** Records to process follows **

### src/rtl/vec_bram_loader_if.sv
// Request/status handshake and BRAM read port of the vector loader.
// The loader side uses the slave modport; the requester/BRAM side uses master.
interface vec_bram_loader_if #(
  parameter int DATA_WIDTH = 8,
  parameter int LANES      = 1,
  parameter int ADDR_W     = 32,
  parameter int LEN_W      = 6
);
  logic                             start_i;
  logic [ADDR_W-1:0]                base_addr_i;
  logic [LEN_W-1:0]                 len_i;
  logic                             busy_o;
  logic                             done_o;
  logic                             ready_o;
  logic                             err_o;
  logic [LANES-1:0][DATA_WIDTH-1:0] bram_dout;
  logic                             bram_en;
  logic [ADDR_W-1:0]                bram_addr;

  modport master (
    output start_i, base_addr_i, len_i, bram_dout,
    input  busy_o, done_o, ready_o, err_o, bram_en, bram_addr
  );

  modport slave (
    input  start_i, base_addr_i, len_i, bram_dout,
    output busy_o, done_o, ready_o, err_o, bram_en, bram_addr
  );
endinterface

### src/rtl/vec_bram_loader.sv
// Loads len elements from a multi-lane BRAM read port into a register vector.
// Reads are tracked through an RD_LAT-deep valid/beat-index pipe.
module vec_bram_loader #(
  parameter int DATA_WIDTH = 8,
  parameter int LANES      = 1,
  parameter int DEPTH      = 32,
  parameter int ADDR_W     = 32,
  parameter int RD_LAT     = 2,
  parameter int LEN_W      = $clog2(DEPTH+1)
) (
  input  logic                             clk,
  input  logic                             rst,
  vec_bram_loader_if.slave                 bus,
  output logic [DEPTH-1:0][DATA_WIDTH-1:0] vec_o
);
  localparam int BEATS  = DEPTH / LANES;
  localparam int BEAT_W = $clog2(BEATS + 1);

  localparam logic [1:0] S_IDLE  = 2'd0;
  localparam logic [1:0] S_ISSUE = 2'd1;
  localparam logic [1:0] S_DRAIN = 2'd2;
  localparam logic [1:0] S_DONE  = 2'd3;

  logic [1:0]                       state_q, state_d;
  logic [ADDR_W-1:0]                addr_q, addr_d;
  logic [LEN_W-1:0]                 len_q, len_d;
  logic [BEAT_W-1:0]                nbeats_q, nbeats_d;
  logic [BEAT_W-1:0]                beat_q, beat_d;
  logic [RD_LAT-1:0]                vld_pipe_q, vld_pipe_d;
  logic [RD_LAT-1:0][BEAT_W-1:0]    idx_pipe_q, idx_pipe_d;
  logic                             ready_q, ready_d;
  logic                             err_q, err_d;
  logic [DEPTH-1:0][DATA_WIDTH-1:0] vec_q, vec_d;

  logic              len_ok, accept, issue, cap, cap_last;
  logic [BEAT_W-1:0] cap_idx;

  assign len_ok   = (bus.len_i != '0) && (int'(bus.len_i) <= DEPTH);
  assign accept   = (state_q == S_IDLE) && bus.start_i && len_ok;
  assign issue    = (state_q == S_ISSUE);
  assign cap      = vld_pipe_q[RD_LAT-1];
  assign cap_idx  = idx_pipe_q[RD_LAT-1];
  assign cap_last = cap && (cap_idx == nbeats_q - BEAT_W'(1));

  always_comb begin
    state_d  = state_q;
    addr_d   = addr_q;
    len_d    = len_q;
    nbeats_d = nbeats_q;
    beat_d   = beat_q;
    ready_d  = ready_q;
    err_d    = (state_q == S_IDLE) && bus.start_i && !len_ok;

    vld_pipe_d[0] = issue;
    idx_pipe_d[0] = beat_q;
    for (int i = 1; i < RD_LAT; i++) begin
      vld_pipe_d[i] = vld_pipe_q[i-1];
      idx_pipe_d[i] = idx_pipe_q[i-1];
    end

    case (state_q)
      S_IDLE: if (accept) begin
        state_d  = S_ISSUE;
        addr_d   = bus.base_addr_i;
        len_d    = bus.len_i;
        nbeats_d = BEAT_W'((int'(bus.len_i) + LANES - 1) / LANES);
        beat_d   = '0;
        ready_d  = 1'b0;
      end
      // The address stays on the last issued beat once issuing stops.
      S_ISSUE: if (beat_q == nbeats_q - BEAT_W'(1)) begin
        state_d = S_DRAIN;
      end else begin
        beat_d = beat_q + BEAT_W'(1);
        addr_d = addr_q + ADDR_W'(1);
      end
      S_DRAIN: if (cap_last) begin
        state_d = S_DONE;
        ready_d = 1'b1;
      end
      S_DONE:  state_d = S_IDLE;
      default: state_d = S_IDLE;
    endcase
  end

  // Lanes landing at or past len are dropped so the tail stays zero.
  always_comb begin
    vec_d = vec_q;
    if (accept) vec_d = '0;
    for (int e = 0; e < DEPTH; e++)
      if (cap && (int'(cap_idx) == e / LANES) && (e < int'(len_q)))
        vec_d[e] = bus.bram_dout[e % LANES];
  end

  always_ff @(posedge clk) begin
    if (rst) begin
      state_q    <= S_IDLE;
      addr_q     <= '0;
      len_q      <= '0;
      nbeats_q   <= '0;
      beat_q     <= '0;
      vld_pipe_q <= '0;
      idx_pipe_q <= '0;
      ready_q    <= 1'b0;
      err_q      <= 1'b0;
      vec_q      <= '0;
    end else begin
      state_q    <= state_d;
      addr_q     <= addr_d;
      len_q      <= len_d;
      nbeats_q   <= nbeats_d;
      beat_q     <= beat_d;
      vld_pipe_q <= vld_pipe_d;
      idx_pipe_q <= idx_pipe_d;
      ready_q    <= ready_d;
      err_q      <= err_d;
      vec_q      <= vec_d;
    end
  end

  assign bus.busy_o    = (state_q == S_ISSUE) || (state_q == S_DRAIN);
  assign bus.done_o    = (state_q == S_DONE);
  assign bus.ready_o   = ready_q;
  assign bus.err_o     = err_q;
  assign bus.bram_en   = issue;
  assign bus.bram_addr = addr_q;
  assign vec_o         = vec_q;
endmodule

** End of Records to process **

Assignment: Using the entries above, find all lines with "input". Copy them.

Solved exercise:
    input  busy_o, done_o, ready_o, err_o, bram_en, bram_addr
    input  start_i, base_addr_i, len_i, bram_dout,
  input  logic                             clk,
  input  logic                             rst,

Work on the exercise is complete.